Supplied material Block Start
--- src/rtl/rca_lsq_responder.sv ---
// rca_lsq_responder: responder end of the RCA PR-module load/store interface.
// Requests are queued in order and issued one at a time to a single-port
// data memory; load results come back on load_data/load_complete.
// Optional build macro RCA_LSQ_STATS_EN adds load/store/full-cycle counters.
module rca_lsq_responder #(
  parameter int DEPTH = 4,
  parameter int XLEN  = 32
) (
  input  logic            clk,
  input  logic            rst,          // active-low, asynchronous
  input  logic [XLEN-1:0] addr,
  input  logic [XLEN-1:0] data,
  input  logic [2:0]      fn3,
  input  logic            load,
  input  logic            store,
  input  logic            new_request,
  output logic            lsq_full,
  output logic [XLEN-1:0] load_data,
  output logic            load_complete,
  output logic            mem_req,
  output logic [XLEN-1:0] mem_addr,
  output logic            mem_we,
  output logic [3:0]      mem_be,
  output logic [XLEN-1:0] mem_wdata,
  input  logic            mem_ack,
  input  logic            mem_rvalid,
  input  logic [XLEN-1:0] mem_rdata
`ifdef RCA_LSQ_STATS_EN
  ,
  output logic [31:0]     stat_loads,
  output logic [31:0]     stat_stores,
  output logic [31:0]     stat_full_cycles
`endif
);

  localparam int AW = $clog2(DEPTH);
  localparam int CW = AW + 1;

  typedef enum logic [1:0] {S_IDLE, S_ISSUE, S_WAIT} state_t;

  state_t          r_state, w_state_nxt;
  logic [XLEN-1:0] r_q_addr [DEPTH];
  logic [XLEN-1:0] r_q_data [DEPTH];
  logic [2:0]      r_q_fn3  [DEPTH];
  logic            r_q_ld   [DEPTH];
  logic [AW-1:0]   r_wp, r_rp;
  logic [CW-1:0]   r_count, w_count_nxt;
  logic            r_full;
  logic            w_enq, w_deq, w_issue;

  logic            r_is_load;
  logic [2:0]      r_fn3;
  logic [1:0]      r_off;
  logic            r_mem_req, r_mem_we, r_lc;
  logic [3:0]      r_mem_be;
  logic [XLEN-1:0] r_mem_addr, r_mem_wdata, r_load_data;

  logic [XLEN-1:0] w_h_addr, w_h_data;
  logic [2:0]      w_h_fn3;
  logic            w_h_ld;
  logic [3:0]      w_be;
  logic [XLEN-1:0] w_wdata, w_ext;
  logic [7:0]      w_byte;
  logic [15:0]     w_half;

  // a request with load==store is neither; it is dropped here
  assign w_enq       = new_request && !r_full && (load ^ store);
  assign w_count_nxt = r_count + CW'(w_enq) - CW'(w_deq);

  assign w_h_addr = r_q_addr[r_rp];
  assign w_h_data = r_q_data[r_rp];
  assign w_h_fn3  = r_q_fn3[r_rp];
  assign w_h_ld   = r_q_ld[r_rp];

  // queue storage; contents are don't-care until written so no reset
  always_ff @(posedge clk) begin
    if (w_enq) begin
      r_q_addr[r_wp] <= addr;
      r_q_data[r_wp] <= data;
      r_q_fn3[r_wp]  <= fn3;
      r_q_ld[r_wp]   <= load;
    end
  end

  // queue pointers, occupancy and registered full flag
  always_ff @(posedge clk or negedge rst) begin
    if (!rst) begin
      r_wp    <= '0;
      r_rp    <= '0;
      r_count <= '0;
      r_full  <= 1'b0;
    end else begin
      if (w_enq) r_wp <= r_wp + 1'b1;
      if (w_deq) r_rp <= r_rp + 1'b1;
      r_count <= w_count_nxt;
      r_full  <= (w_count_nxt == CW'(DEPTH));
    end
  end

  // store lane steering for the head entry; loads read the whole word
  always_comb begin
    w_be    = 4'b1111;
    w_wdata = w_h_data;
    if (!w_h_ld) begin
      case (w_h_fn3)
        3'b000: begin
          w_be    = 4'b0001 << w_h_addr[1:0];
          w_wdata = {(XLEN/8){w_h_data[7:0]}};
        end
        3'b001: begin
          w_be    = w_h_addr[1] ? 4'b1100 : 4'b0011;
          w_wdata = {(XLEN/16){w_h_data[15:0]}};
        end
        default: ;
      endcase
    end
  end

  // FSM next state and queue dequeue/issue strobes
  always_comb begin
    w_state_nxt = r_state;
    w_issue     = 1'b0;
    w_deq       = 1'b0;
    case (r_state)
      S_IDLE: begin
        if (r_count != '0) begin
          w_issue     = 1'b1;
          w_state_nxt = S_ISSUE;
        end
      end
      S_ISSUE: begin
        if (mem_ack) begin
          if (r_is_load) begin
            w_state_nxt = S_WAIT;
          end else begin
            w_deq       = 1'b1;
            w_state_nxt = S_IDLE;
          end
        end
      end
      S_WAIT: begin
        if (mem_rvalid) begin
          w_deq       = 1'b1;
          w_state_nxt = S_IDLE;
        end
      end
      default: w_state_nxt = S_IDLE;
    endcase
  end

  // FSM state register
  always_ff @(posedge clk or negedge rst) begin
    if (!rst) r_state <= S_IDLE;
    else      r_state <= w_state_nxt;
  end

  // issue registers: latched from the head when leaving IDLE, stable through ISSUE
  always_ff @(posedge clk or negedge rst) begin
    if (!rst) begin
      r_mem_req   <= 1'b0;
      r_mem_addr  <= '0;
      r_mem_we    <= 1'b0;
      r_mem_be    <= 4'b0000;
      r_mem_wdata <= '0;
      r_is_load   <= 1'b0;
      r_fn3       <= 3'b000;
      r_off       <= 2'b00;
    end else begin
      r_mem_req <= (w_state_nxt == S_ISSUE);
      if (w_issue) begin
        r_mem_addr  <= {w_h_addr[XLEN-1:2], 2'b00};
        r_mem_we    <= !w_h_ld;
        r_mem_be    <= w_be;
        r_mem_wdata <= w_wdata;
        r_is_load   <= w_h_ld;
        r_fn3       <= w_h_fn3;
        r_off       <= w_h_addr[1:0];
      end
    end
  end

  // load lane select and width/sign extension
  always_comb begin
    w_byte = mem_rdata[{r_off, 3'b000} +: 8];
    w_half = r_off[1] ? mem_rdata[31:16] : mem_rdata[15:0];
    case (r_fn3)
      3'b000:  w_ext = {{(XLEN-8){w_byte[7]}}, w_byte};
      3'b001:  w_ext = {{(XLEN-16){w_half[15]}}, w_half};
      3'b100:  w_ext = {{(XLEN-8){1'b0}}, w_byte};
      3'b101:  w_ext = {{(XLEN-16){1'b0}}, w_half};
      default: w_ext = mem_rdata;
    endcase
  end

  // load result capture; load_data holds between completions
  always_ff @(posedge clk or negedge rst) begin
    if (!rst) begin
      r_load_data <= '0;
      r_lc        <= 1'b0;
    end else begin
      r_lc <= 1'b0;
      if (r_state == S_WAIT && mem_rvalid) begin
        r_load_data <= w_ext;
        r_lc        <= 1'b1;
      end
    end
  end

  assign lsq_full      = r_full;
  assign load_data     = r_load_data;
  assign load_complete = r_lc;
  assign mem_req       = r_mem_req;
  assign mem_addr      = r_mem_addr;
  assign mem_we        = r_mem_we;
  assign mem_be        = r_mem_be;
  assign mem_wdata     = r_mem_wdata;

`ifdef RCA_LSQ_STATS_EN
  logic [31:0] r_st_ld, r_st_st, r_st_full;

  // free-running wrapping activity counters
  always_ff @(posedge clk or negedge rst) begin
    if (!rst) begin
      r_st_ld   <= '0;
      r_st_st   <= '0;
      r_st_full <= '0;
    end else begin
      if (r_lc) r_st_ld <= r_st_ld + 32'd1;
      if (r_state == S_ISSUE && mem_ack && !r_is_load) r_st_st <= r_st_st + 32'd1;
      if (r_full) r_st_full <= r_st_full + 32'd1;
    end
  end

  assign stat_loads       = r_st_ld;
  assign stat_stores      = r_st_st;
  assign stat_full_cycles = r_st_full;
`endif

endmodule
--- config.mk ---
export PLATFORM = sky130hd
export DESIGN_NAME = rca_lsq_responder
export DESIGN_NICKNAME = d
export VERILOG_FILES = /design/src/rtl/rca_lsq_responder.sv
export SDC_FILE = /design/constraint.sdc
export NUM_CORES = 1
export LEC_CHECK = 0
export ABC_AREA = 1
export BUFFER_PORTS_ARGS = -buffer_cell sky130_fd_sc_hd__buf_2
export CORE_MARGIN = 8
export CORE_UTILIZATION = 52
export DETAILED_ROUTE_END_ITERATION = 10
export PLACE_DENSITY = 0.81
export SLEW_MARGIN = 10
export SYNTH_ARGS = -nofsm -noshare
export SYNTH_HDL_FRONTEND = slang
export SYNTH_SLANG_ARGS = --single-unit
--- constraint.sdc ---
create_clock -name clk -period 3.85 [get_ports clk]
set_input_delay 0.1925 -clock clk [delete_from_list [all_inputs] [get_ports clk]]
set_output_delay 0.1925 -clock clk [all_outputs]
set_load 0.02 [all_outputs]
==> key figures, run 1 <==
Status
  • Status: complete, no violations

Layout
  • Fillers: 2255
  • Register Area: 11100 sq um
  • Share of cells above drive strength 1: 17.49%
  • Multi-input gate area: 4123 sq um
  • Final Cell Area: 19680 sq um
  • Synthesis-to-layout area growth: 22.66%
  • Layout Nets: 1864
  • Core Util, Final: 64.52%

Placed design
  • Placed inst area: 17470 sq um
  • Routability cong.: 0.9090
  • Setup Slack @ Placement: 0.9809 ns
  • Number of port buffers: 207
  • Detail Placement HPWL: 26.69 mm

Global route
  • Via count of the first global-routing pass: 11980
  • Largest net degree at the start of global routing: 85
  • Grt ovf: 0
  • GR Util met3: 4.993%
  • GR met2 Demand/Resource: 38.23%
  • Antenna violations before repair: 1
  • Met1 GRT Util: 27.87%
  • First-pass GRT wire length: 65.13 mm
  • GRT Overall Usage: 22.70%
  • Busiest grt layer: met2

STA
  • FMAX: 338.4 MHz
  • Slew HR: 24.85%
  • Post-route worst setup slack: 0.8948 ns
  • Fin crit share: 76.76%
  • Final hold viol count: 0
  • Slew Limit Fails: 0
  • RSZ-0062 raised after global routing: false
  • Final setup fails: 0
  • Min Tclk post-route: 2.955 ns
  • Worst Tran Pin Value: 1.122 ns
  • Clock Skews: 0.03088 ns
  • Min Hold Slack: 0.03208 ns

Synthesis
  • Yosys warning count: 0
  • Synth async-reset ratio: 30.08%
  • Post-Syn Area: 16050 sq um
  • EDFF count, synth: 272
  • Post-Synth XOR/XNOR Area: 0.2183%
  • Syn Area/Cell: 10.90 sq um
  • Mux cell area share after synthesis: 0%
  • Synth cell types: 31
  • Compound-Gate Fraction of Synth Area: 9.707%
  • Cells after synthesis: 1472
  • Synth Area in Adders: 0.9824%
  • Post-Synth Simple-Gate Area: 14.50%
  • #FFs+latches synth: 389
  • Largest family of logic cells by synthesized area: simple AND/OR/NAND/NOR gates
  • Sequential share of the synthesized area: 69.14%
  • Top FF cell, synth: edfxtp_1

Clock tree
  • Inserted Clock Buffers: 40
  • Clock Latency Late Sink: 0.56 ns
  • Clock sink count: 389
  • Clock Pin Slew Worst Setup and Hold Paths: 0.06 ns
  • H-tree lvl count: 2
  • Resize count post-CTS: 0
  • CTS Root Buffer Type: clkbuf_16
  • CTS max path bufs: 3
  • Setup Fix Bufs, Post-CTS: 0
  • CTS tree: built

Worst setup path
  • Critical path startpoint category: flop
  • Critical path peak fanout: 33
  • CP Data Required Time: 4.27 ns
  • R2r setup slk: 0.89 ns
  • Cells on worst reg2reg path: 9
  • Reg2reg start: r_rp[0]$_DFFE_PN0P_
  • Slowest CP cell: dfrtp_4
  • Critical Path AT: 3.38 ns
  • Worst path cell trace: clkinv_2 -> nand2_1 -> nand3_1 -> nand2_1 -> buf_4 -> nand3_1 -> buf_4 -> nor2_2 -> a21oi_1
  • Crit. End Element: flop
  • Reg-to-Reg End: mem_be[0]$_DFFE_PN0P_
  • Slowest stage delay, CP: 0.66 ns
  • Critical path type: flop to flop

Floorplanning
  • Die W: 191.7 microns
  • Initial Util: 52.60%
  • IO Count: 210
  • Die height: 191.7 microns
  • Rows: 64
  • DIE AREA: 36740 sq um
  • Core footprint: 30510 sq um

Hold path
  • Hold Crit Depth: 4
  • Hold Crit Class: input port to flop
  • HP Start: mem_rvalid
  • Hold Path End: r_state[1]$_DFF_PN0_

Drt
  • First-pass iteration count of the detailed router: 6
  • DRC Markers: 0
  • DR iter-0 viols: 1391
  • Final ANT Viol Nets: 0
  • Routed WL: 42.46 mm
  • Vias per inst: 5.526
  • Routed len/inst: 19.51 microns
  • Via Count: 12020

Power
  • Pwr dens: 822.3 nW/um^2
  • Power Total: 16190 uW
  • Maximum vdd ir drop: 0.6449 mV
  • P_leak: 0.008156 uW

Run
  • Max-Cap Viols: 0
-- worst max path at each step --
stage / endpoint / depth (start not counted) / start / slack (ns)
floorplan: r_q_addr[0][0]$_DFFE_PP_ / 3 / lsq_full$_DFF_PN0_ / -0.36
global placement: lsq_full$_DFF_PN0_ / 11 / load / 1.08
detailed placement: mem_be[0]$_DFFE_PN0P_ / 9 / r_rp[0]$_DFFE_PN0P_ / 0.98
CTS: mem_be[0]$_DFFE_PN0P_ / 9 / r_rp[0]$_DFFE_PN0P_ / 0.95
global route: mem_be[2]$_DFFE_PN0P_ / 9 / r_rp[0]$_DFFE_PN0P_ / 0.68
finish: mem_be[0]$_DFFE_PN0P_ / 9 / r_rp[0]$_DFFE_PN0P_ / 0.89
-- cell families after synthesis --
family,after synthesis
AOI/OAI and AO/OA,287
xor gates and xnor gates,4
adders and majority gates,12
buffers and inverters,196
DFF,389
other,1
and+or+nand+nor,583
-- through the flow --
stage	instances	setup TNS, ns
final	2176	0
after global routing	2175	0
after CTS	2174	0
after detailed placement	2016	0
after global placement	2016	0
after floorplan	1473	-97.06
-- power breakdown --
part	internal [uW]	switching (uW)
Sequential	5470	559
Clock	2350	1640
Combinational	1850	4320
Total	9670	6520
-- cell type report --
cell class / count / area share (%)
sequential: 389 / 56.39
clock buffer: 55 / 5.734
tap: 396 / 2.517
multi-input combinational: 888 / 20.94
clock inverter: 19 / 1.240
antenna: 2 / 0.02543
inverter: 111 / 2.136
timing repair buffer: 316 / 11.01
-- routing by layer --
metal  vias to the layer above  wire length, microns
li1                       5582                     -
met1                      5726                 16240
met2                       609                 20360
met3                       107                  4204
met4                         0                  1652
met5                         -                     0
-- critical path: cells and delay by family (launching register included) --
family / cells / cell delay, ns
AOI/OAI and AO/OA: 1 / 0.11
buffers and inverters: 3 / 1.02
DFF: 1 / 0.66
and+or+nand+nor: 5 / 1.01
-- registers in the layout, indices dropped and copies added, names as in the netlist, 2 cells and up --
signal,cells
r_q_fn3,12
r_wp,2
r_fn3,3
mem_wdata,32
mem_addr,30
mem_be,4
load_data,32
r_q_addr,128
r_q_ld,4
r_q_data,128
r_count,3
r_rp,2
r_state,2
r_off,2
-- placed cells by master, fill, tap and decap left out, types with 16 or more instances in the layout --
| master | count |
|---|---|
| o211ai_1 | 20 |
| edfxtp_1 | 272 |
| o21ai_0 | 151 |
| buf_4 | 18 |
| nand2_1 | 253 |
| a31oi_1 | 31 |
| dlygate4sd3_1 | 84 |
| nor2_1 | 240 |
| inv_1 | 106 |
| buf_2 | 206 |
| clkbuf_16 | 41 |
| nand4_1 | 16 |
| nand3_1 | 64 |
| dfrtp_1 | 115 |
| a21oi_1 | 68 |
-- Yosys cell counts, types with 3 or more instances --
master / number / area [sq um]
inv_1: 107 / 401.6
buf_2: 22 / 110.1
a21oi_1: 68 / 340.3
buf_4: 18 / 135.1
dfrtp_1: 117 / 2928
ha_1: 11 / 137.6
nand3_1: 64 / 320.3
o211ai_1: 20 / 150.1
nand2_1: 253 / 949.7
a31oi_1: 31 / 193.9
nand4_1: 16 / 100.1
clkbuf_1: 39 / 146.4
o21ai_0: 151 / 755.7
a22oi_1: 6 / 45.04
o22ai_1: 9 / 56.30
nor2_1: 245 / 919.6
inv_2: 3 / 11.26
edfxtp_1: 272 / 8168
buf_6: 5 / 56.30
-- repair_timing --
action / CTS / global route
hold buffers: 84 / 0
endpoints found under the setup margin: 0 / 0
hold endpoints to repair: 355 / 0
Note: power is estimated with default switching activity, not from simulation.
==> run 2: changes to the inputs <==
--- a/config.mk
+++ b/config.mk
@@ -5,7 +5,7 @@
 export SDC_FILE = /design/constraint.sdc
 export NUM_CORES = 1
 export LEC_CHECK = 0
-export ABC_AREA = 1
+export ABC_AREA = 0
 export BUFFER_PORTS_ARGS = -buffer_cell sky130_fd_sc_hd__buf_2
 export CORE_MARGIN = 8
 export CORE_UTILIZATION = 52
==> constraint.sdc (replaced) <==
create_clock -name clk -period 2.65 [get_ports clk]
set_input_delay 0.1325 -clock clk [delete_from_list [all_inputs] [get_ports clk]]
set_output_delay 0.1325 -clock clk [all_outputs]
set_load 0.02 [all_outputs]
==> run 2 against run 1 <==
Effect of this change: power rose by 36%; clock power rose by 38%; hold slack got worse by 0.0075 ns; synthesized cell count fell by 36%; cell area fell by 2.5%; critical path depth rose by 3; global-route usage fell by 2.5 points; non-clock buffer count rose by 12; clock skew fell by 0.018 ns; first-iteration DRC count fell by 50%; cell count fell by 23%; via count fell by 22%; largest cell class unchanged.
==> key figures, run 2 <==
STA
  • Fin crit share: 96.31%
  • Final setup fails: 0
  • Clock Skews: 0.01315 ns
  • Min Tclk post-route: 2.552 ns
  • Min Hold Slack: 0.02453 ns
  • Slew HR: 53.36%
  • Final hold viol count: 0
  • FMAX: 391.8 MHz
  • Worst Tran Pin Value: 0.6996 ns
  • Slew Limit Fails: 0

Status
  • Status: complete, no violations

Power
  • Maximum vdd ir drop: 0.7529 mV
  • P_leak: 0.007562 uW
  • Pwr dens: 1148 nW/um^2

Worst setup path
  • Slowest stage delay, CP: 0.43 ns
  • R2r setup slk: 0.1 ns
  • Cells on worst reg2reg path: 12
  • Reg-to-Reg End: lsq_full$_DFF_PN0_
  • Most used cell, CP: ha_1
  • Crit. End Element: flop
  • Critical path peak fanout: 4
  • Critical path startpoint category: flop
  • Reg2reg start: r_state[1]$_DFF_PN0_
  • CP Data Required Time: 3.08 ns
  • Critical path type: flop to flop
  • Critical Path AT: 2.98 ns
  • Worst path cell trace: inv_2 -> ha_1 -> nand3b_1 -> a21boi_1 -> ha_1 -> inv_1 -> ha_1 -> inv_1 -> fa_1 -> xnor2_2 -> xnor2_1 -> nor3b_2
  • Slowest CP cell: fa_1

Layout
  • Final Cell Area: 19200 sq um
  • Commonest non-fill, non-tap cells in the layout: edfxtp_1 (272), buf_2 (206), nand2_1 (178)
  • Largest regs: r_q_addr (128), r_q_data (128)
  • Layout Nets: 1382
  • Share of cells above drive strength 1: 30.12%
  • Synthesis-to-layout area growth: 25.77%
  • Commonest non-fill, non-tap cell in the layout: edfxtp_1
  • Fillers: 1953

Synthesis
  • Synth cell types: 43
  • #FFs+latches synth: 389
  • Sequential share of the synthesized area: 72.70%
  • Top FF cell, synth: edfxtp_1
  • Post-Syn Area: 15260 sq um
  • Synth async-reset ratio: 30.08%
  • Top-area cell type share of the netlist area: 53.52%
  • Cell taking the most area after synthesis: edfxtp_1
  • Most common cell in the netlist: edfxtp_1
  • EDFF count, synth: 272
  • Yosys warning count: 0
  • Synth cell count leaders: edfxtp_1 (272), nand2_1 (178), dfrtp_1 (117)
  • Largest cells by area after synthesis: edfxtp_1 (54%), dfrtp_1 (19%), mux4_2 (10%), nand2_1 (4.4%), a21oi_1 (1.3%)
  • Syn Area/Cell: 16.18 sq um
  • Cells after synthesis: 943

Hold path
  • Hold Crit Depth: 4
  • HP Start: mem_rdata[8]
  • Hold Path End: load_data[8]$_DFFE_PN0P_
  • Hold Crit Class: input port to flop

Drt
  • Routed len/inst: 21.36 microns
  • First-pass iteration count of the detailed router: 5
  • Via Count: 9334
  • Vias per inst: 5.549
  • DRC Markers: 0
  • Routed WL: 35.93 mm
  • Final ANT Viol Nets: 0
  • DR iter-0 viols: 699

Clock tree
  • Clock sink count: 389
  • CTS tree: built
  • CTS max path bufs: 3
  • CTS Root Buffer Type: clkbuf_16
  • Clock Pin Slew Worst Setup and Hold Paths: 0.06 ns
  • Setup Fix Bufs, Post-CTS: 0
  • H-tree lvl count: 2
  • Inserted Clock Buffers: 40
  • Clock Latency Late Sink: 0.52 ns

Global route
  • Via count of the first global-routing pass: 9989
  • First-pass GRT wire length: 55.86 mm
  • Antenna violations before repair: 2
  • Largest net degree at the start of global routing: 65
  • Grt ovf: 0
  • GRT Overall Usage: 20.15%

Floorplanning
  • DIE AREA: 35090 sq um
  • IO Count: 210
  • Die height: 187.3 microns
  • Die W: 187.3 microns
  • Initial Util: 53.03%
  • Rows: 62
  • Core footprint: 28780 sq um

Placed design
  • Number of port buffers: 207
  • Routability cong.: 0.9042
  • Detail Placement HPWL: 22.08 mm
  • Placed inst area: 16960 sq um

Run
  • Max-Cap Viols: 0
## run 2: cell count changes after synthesis, moves of 20 or more
cell | previous run | this run
a21oi_1 | 68 | 40
a31oi_1 | 31 | 2
inv_1 | 107 | 22
mux4_2 | 0 | 69
nand2_1 | 253 | 178
nand3_1 | 64 | 8
nor2_1 | 245 | 30
o211ai_1 | 20 | 0
o21ai_0 | 151 | 18
## run 2: routing by layer
metal	GRT usage (%)	vias up	wire, microns
li1	-	4156	-
met3	4.847	65	2752
met1	24.50	4707	13870
met5	0	-	0
met2	34.71	406	18400
met4	7.147	0	907
## run 2: layout make-up
type	count	area (sq um)	share of cell area [%]
Timing Repair Buffer	328	2333	12.16
Inverter	22	82.58	0.4302
Clock inverter	16	161.4	0.8408
Clock buffer	57	1127	5.873
Sequential cell	389	11100	57.84
Multi-Input combinational cell	483	3900	20.32
Antenna cell	3	7.507	0.03911
Tap cell	384	480.5	2.503
## run 2: timing repair
action / 4_1_cts / 5_1_grt
hold buffers: 93 / 0
gates resized for setup: 0 / 4
hold endpoints to repair: 358 / 0
endpoints found under the setup margin: 0 / 1
## run 2: cells by family after synthesis
kind of cell               count (synthesis)  share of synthesized area [%]
adders and majority gates                 12                          1.033
xor gates and xnor gates                   6                         0.3443
muxes                                     95                          11.95
AOI/OAI and AO/OA                        111                          4.575
other                                      1                        0.02457
and+or+nand+nor                          257                          7.321
buffers and inverters                     72                          2.050
DFF                                      389                          72.70
## run 2: critical path, delay by kind of cell, from the launching register on
family	cells	cell delay [ns]
flops	1	0.42
simple gates	2	0.28
xor+xnor	2	0.35
fa+ha+maj	4	1.00
buf+inv	3	0.21
compound gates	1	0.21
## run 2: through the flow
stage                     cells  total power [uW]  setup TNS, ns  util [%]  setup slack, ns
final                      1682             22030              0     66.70          0.09782
after global routing       1681             23200       -0.01396     66.69         -0.01396
after CTS                  1679             22170              0     66.63          0.01460
after detailed placement   1513             16540              0     58.92          0.03418
after global placement     1513             16300              0     58.92           0.1538
after floorplan             944             13860              0         -           0.1294
## run 2: how the worst max path moves through the flow
stage	startpoint	end	slack, ns	cells past startpoint
after detailed placement	r_state[1]$_DFF_PN0_	lsq_full$_DFF_PN0_	0.03	12
after CTS	r_state[1]$_DFF_PN0_	lsq_full$_DFF_PN0_	0.01	12
after global routing	r_state[0]$_DFF_PN0_	lsq_full$_DFF_PN0_	-0.01	11
after global placement	r_state[1]$_DFF_PN0_	lsq_full$_DFF_PN0_	0.15	12
final	r_state[1]$_DFF_PN0_	lsq_full$_DFF_PN0_	0.1	12
after floorplan	lsq_full$_DFF_PN0_	lsq_full$_DFF_PN0_	0.13	10
## run 2: where the power goes
part / internal (uW) / switching [uW] / leakage, uW
Clock: 3270 / 2220 / 0.000631
Sequential: 7900 / 816 / 0.00388
Combinational: 3150 / 4680 / 0.00305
Supplied material Block End
About this exercise: Scan the material above. Copy each line where "Routability" occurs.

Written answer:
  • Routability cong.: 0.9090
  • Routability cong.: 0.9042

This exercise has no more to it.